Our top 5 fact-check reports for May 2014
Here are PolitiFact’s top 5 most viewed fact-checks of May 2014, counting down to the most popular item.
5. A social media meme says 75 people have joined the food stamp rolls for every job created under President Barack Obama.
A meme recently making its way around social media said: "Obama Fun Fact #301: For every one job created under the Obama administration, 75 people went on food stamps."
These numbers are far off. We took a look at the data ourselves and found that the ratio of new food stamp beneficiaries to new jobs created was much smaller -- between 1.5-to-1 and 3.1-to-1. It’s not ideal for Obama, but it’s much better than the 75-to-1 ratio cited here. We rated this claim False.

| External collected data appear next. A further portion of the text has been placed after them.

This is an optimization exercise on Yosys and OpenROAD, whose aim is small area, a short achievable clock period and few clock cycles per item, not a production implementation. Function was checked by simulation only, so behaviour that the tests miss may differ from the original. Power is estimated from default activity; no workload was simulated.

==> flow/design.v <==
module ring_monitor #(
    parameter integer N    = 64,
    parameter integer IDXW = 6       
) (
    input  wire            clk,
    input  wire            rst,            
    input  wire            ev_valid,
    output wire            ev_ready,
    input  wire [3:0]      ev_code,
    input  wire            ev_party,       
    input  wire            ev_ring,        
    input  wire [7:0]      ev_index,       
    output reg             done,
    output wire            done_ok,        
    output reg  [IDXW:0]   done_count,     
    output reg             sig_rx,         
    output reg             rx_int_enable,  
    output reg             tx_kick,        
    output reg             reclaim_valid,  
    output wire [IDXW-1:0] reclaim_idx,
    output reg  [6:0]      viol,
    output reg  [15:0]     err_cnt
);
    localparam [3:0] EV_RING_ALLOC     = 4'h0;
    localparam [3:0] EV_RING_FREE      = 4'h1;
    localparam [3:0] EV_RX_HW_COMPLETE = 4'h2;
    localparam [3:0] EV_RX_ADVANCE     = 4'h3;
    localparam [3:0] EV_TX_SUBMIT      = 4'h4;
    localparam [3:0] EV_TX_HW_COMPLETE = 4'h5;
    localparam [3:0] EV_TX_DRAIN       = 4'h6;
    localparam [3:0] EV_RX_OVERRUN     = 4'h7;
    localparam [3:0] EV_TX_UNDERRUN    = 4'h8;
    localparam [3:0] EV_ACCESS         = 4'h9;
    localparam integer V_OWNERSHIP      = 0;
    localparam integer V_HW_NOT_OWNER   = 1;
    localparam integer V_SW_NOT_OWNER   = 2;
    localparam integer V_TX_UNRECLAIMED = 3;
    localparam integer V_NOT_ALLOCATED  = 4;
    localparam integer V_DOUBLE_ALLOC   = 5;
    localparam integer V_BAD_EVENT      = 6;
    localparam [IDXW-1:0] CUR0 = {IDXW{1'b1}};
    reg             v1;
    reg  [3:0]      code1;
    reg             party1;
    reg             ring1;
    reg  [IDXW-1:0] idx1;       
    reg             bad1;       
    reg             alloc;
    reg             rx_int_en;
    reg  [IDXW-1:0] rx_cur;     
    reg  [IDXW-1:0] hw_rx;
    reg             rx_wrap;    
    reg  [IDXW-1:0] tx_comp;
    reg  [IDXW-1:0] hw_tx;
    reg  [IDXW-1:0] tx_prod;
    reg             c_wrap;     
    reg             d_wrap;     
    reg             idle;       
    reg             umode;      
    reg             ufin;       
    reg             rst_q;
    assign ev_ready    = idle;
    assign done_ok     = tx_kick;
    assign reclaim_idx = tx_comp;
    wire go = v1 && idle;
    wire rx_eq   = (rx_cur == hw_rx);
    wire rx_none = rx_eq && !rx_wrap;         
    wire rx_all  = rx_eq &&  rx_wrap;         
    wire c_eq    = (tx_comp == hw_tx);
    wire d_eq    = (hw_tx == tx_prod);
    wire o_eq    = (tx_comp == tx_prod);
    wire c_none  = c_eq && !c_wrap;
    wire d_none  = d_eq && !d_wrap;
    wire d_all   = d_eq &&  d_wrap;
    wire o_full  = o_eq && !(c_none && d_none);    
    wire [IDXW-1:0] rx_cur_inc  = rx_cur + 1'b1;
    wire [IDXW-1:0] tx_comp_inc = tx_comp + 1'b1;
    wire [IDXW-1:0] ia   = ring1 ? hw_tx   : rx_cur;
    wire [IDXW-1:0] ib   = ring1 ? tx_prod : hw_rx;
    wire            iw   = ring1 ? d_wrap  : rx_wrap;
    wire            in_iv = (idx1 > ia) ^ (idx1 > ib) ^ iw;
    wire            owner = ring1 ? in_iv : !in_iv;
    wire            under1  = (code1 == EV_TX_UNDERRUN);
    wire [IDXW-1:0] s_end   = (!idle ? umode : under1) ? tx_prod : hw_tx;
    wire            s_last  = (tx_comp_inc == s_end);
    always @(posedge clk) begin
        rst_q <= rst;
        begin
            if (ev_ready) begin
                v1     <= ev_valid;
                code1  <= ev_code;
                party1 <= ev_party;
                ring1  <= ev_ring;
                idx1   <= ev_index[IDXW-1:0];
                bad1   <= (ev_index[7:IDXW] != 0);
            end
            done          <= 1'b0;
            sig_rx        <= 1'b0;
            rx_int_enable <= 1'b0;
            tx_kick       <= 1'b0;
            reclaim_valid <= 1'b0;
            if (!idle) begin
                if (ufin) begin
                    tx_comp <= CUR0;
                    hw_tx   <= CUR0;
                    tx_prod <= CUR0;
                    c_wrap  <= 1'b0;
                    d_wrap  <= 1'b0;
                    done    <= 1'b1;
                    idle    <= 1'b1;
                end else begin
                    reclaim_valid <= 1'b1;
                    tx_comp       <= tx_comp_inc;
                    done_count    <= done_count + 1'b1;
                    if (s_last) begin
                        if (umode) begin
                            ufin <= 1'b1;
                        end else begin
                            done <= 1'b1;
                            idle <= 1'b1;
                        end
                    end
                end
            end else if (go) begin
                if (code1 > EV_ACCESS) begin
                    viol[V_BAD_EVENT] <= 1'b1;
                    done <= 1'b1;
                end else if (!alloc && code1 != EV_RING_ALLOC) begin
                    viol[V_NOT_ALLOCATED] <= 1'b1;
                    done_count <= {(IDXW+1){1'b0}};
                    done <= 1'b1;
                end else begin
                    case (code1)
                    EV_RING_ALLOC: begin
                        if (alloc) begin
                            viol[V_DOUBLE_ALLOC] <= 1'b1;
                        end else begin
                            rx_cur    <= CUR0;
                            hw_rx     <= CUR0;
                            rx_wrap   <= 1'b0;
                            tx_comp   <= CUR0;
                            hw_tx     <= CUR0;
                            tx_prod   <= CUR0;
                            c_wrap    <= 1'b0;
                            d_wrap    <= 1'b0;
                            rx_int_en <= 1'b1;
                            alloc     <= 1'b1;
                        end
                        done <= 1'b1;
                    end
                    EV_RING_FREE: begin
                        alloc     <= 1'b0;
                        rx_int_en <= 1'b0;
                        done      <= 1'b1;
                    end
                    EV_RX_HW_COMPLETE: begin
                        if (!rx_all) begin
                            hw_rx   <= hw_rx + 1'b1;
                            if (&hw_rx) rx_wrap <= 1'b1;
                            if (rx_int_en) begin
                                rx_int_en <= 1'b0;
                                sig_rx    <= 1'b1;
                            end
                        end else begin
                            viol[V_HW_NOT_OWNER] <= 1'b1;
                        end
                        done <= 1'b1;
                    end
                    EV_RX_ADVANCE: begin
                        if (rx_none) begin
                            viol[V_SW_NOT_OWNER] <= 1'b1;
                        end else begin
                            rx_cur  <= rx_cur_inc;
                            if (&rx_cur) rx_wrap <= 1'b0;
                            if (rx_cur_inc == hw_rx) begin
                                rx_int_en     <= 1'b1;
                                rx_int_enable <= 1'b1;
                            end else begin
                                sig_rx <= 1'b1;
                            end
                        end
                        done <= 1'b1;
                    end
                    EV_TX_SUBMIT: begin
                        if (d_all) begin
                        end else if (o_full) begin
                            viol[V_TX_UNRECLAIMED] <= 1'b1;
                        end else begin
                            tx_prod <= tx_prod + 1'b1;
                            if (&tx_prod) d_wrap <= 1'b1;
                            tx_kick <= 1'b1;
                        end
                        done <= 1'b1;
                    end
                    EV_TX_HW_COMPLETE: begin
                        if (!d_none) begin
                            hw_tx  <= hw_tx + 1'b1;
                            if (&hw_tx) begin
                                d_wrap <= 1'b0;
                                c_wrap <= 1'b1;
                            end
                        end else begin
                            viol[V_HW_NOT_OWNER] <= 1'b1;
                        end
                        done <= 1'b1;
                    end
                    EV_TX_DRAIN: begin
                        done_count <= {{IDXW{1'b0}}, !c_none};
                        c_wrap     <= 1'b0;
                        if (c_none) begin
                            done <= 1'b1;
                        end else begin
                            reclaim_valid <= 1'b1;
                            tx_comp       <= tx_comp_inc;
                            umode         <= 1'b0;
                            ufin          <= 1'b0;
                            if (s_last) done <= 1'b1;
                            else        idle <= 1'b0;
                        end
                    end
                    EV_RX_OVERRUN: begin
                        rx_cur    <= CUR0;
                        hw_rx     <= CUR0;
                        rx_wrap   <= 1'b0;
                        rx_int_en <= 1'b1;
                        err_cnt   <= err_cnt + 16'd1;
                        done      <= 1'b1;
                    end
                    EV_TX_UNDERRUN: begin
                        err_cnt <= err_cnt + 16'd1;
                        if (o_eq && !o_full) begin
                            tx_comp <= CUR0;
                            hw_tx   <= CUR0;
                            tx_prod <= CUR0;
                            c_wrap  <= 1'b0;
                            d_wrap  <= 1'b0;
                            done    <= 1'b1;
                        end else begin
                            reclaim_valid <= 1'b1;
                            tx_comp       <= tx_comp_inc;
                            umode         <= 1'b1;
                            ufin          <= s_last;
                            idle          <= 1'b0;
                        end
                    end
                    default: begin  
                        if (bad1)
                            viol[V_BAD_EVENT] <= 1'b1;
                        else if (party1 != owner)
                            viol[V_OWNERSHIP] <= 1'b1;
                        done <= 1'b1;
                    end
                    endcase
                end
            end
        end
        if (rst_q) begin
            alloc     <= 1'b0;
            rx_int_en <= 1'b0;
            viol      <= 7'd0;
            err_cnt   <= 16'd0;
        end
        if (rst) begin
            v1            <= 1'b0;
            idle          <= 1'b1;
            done          <= 1'b0;
            sig_rx        <= 1'b0;
            rx_int_enable <= 1'b0;
            tx_kick       <= 1'b0;
            reclaim_valid <= 1'b0;
        end
    end
endmodule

4. A congressman claims that under President George W. Bush, there were 13 attacks on embassies and 60 deaths.
On MSNBC, Rep. John Garamendi, D-Calif., claimed that there were 13 attacks on U.S. embassies and consulates -- and 60 related deaths -- while Bush was president. We did some digging and found 39 attacks and attempted attacks on embassies and embassy-related personnel between January 2001 and January 2009. Twenty of them resulted in at least one fatality, with a total of 87 deaths. If you remove from our list the attacks carried out away from embassy or consular property, you end up with 13 attacks and 66 deaths.
Garamendi was trying to draw a comparison between these attacks and the one on Benghazi, but some experts told us that there are valid reasons to treat the latter differently, such as the questions about whether the current administration has been honest about the surrounding circumstances. We rated this claim Mostly True.
3. A chain email claims that taxes are way up because of Obamacare.
Multiple readers asked us to check out a chain email claiming that the Affordable Care Act caused numerous tax rates to jump up on Jan. 1, 2014 -- including the top income tax bracket, the payroll tax, the capital gains tax, the dividends tax and the estate tax (which the email claimed made the impressive leap from 0 to 55 percent).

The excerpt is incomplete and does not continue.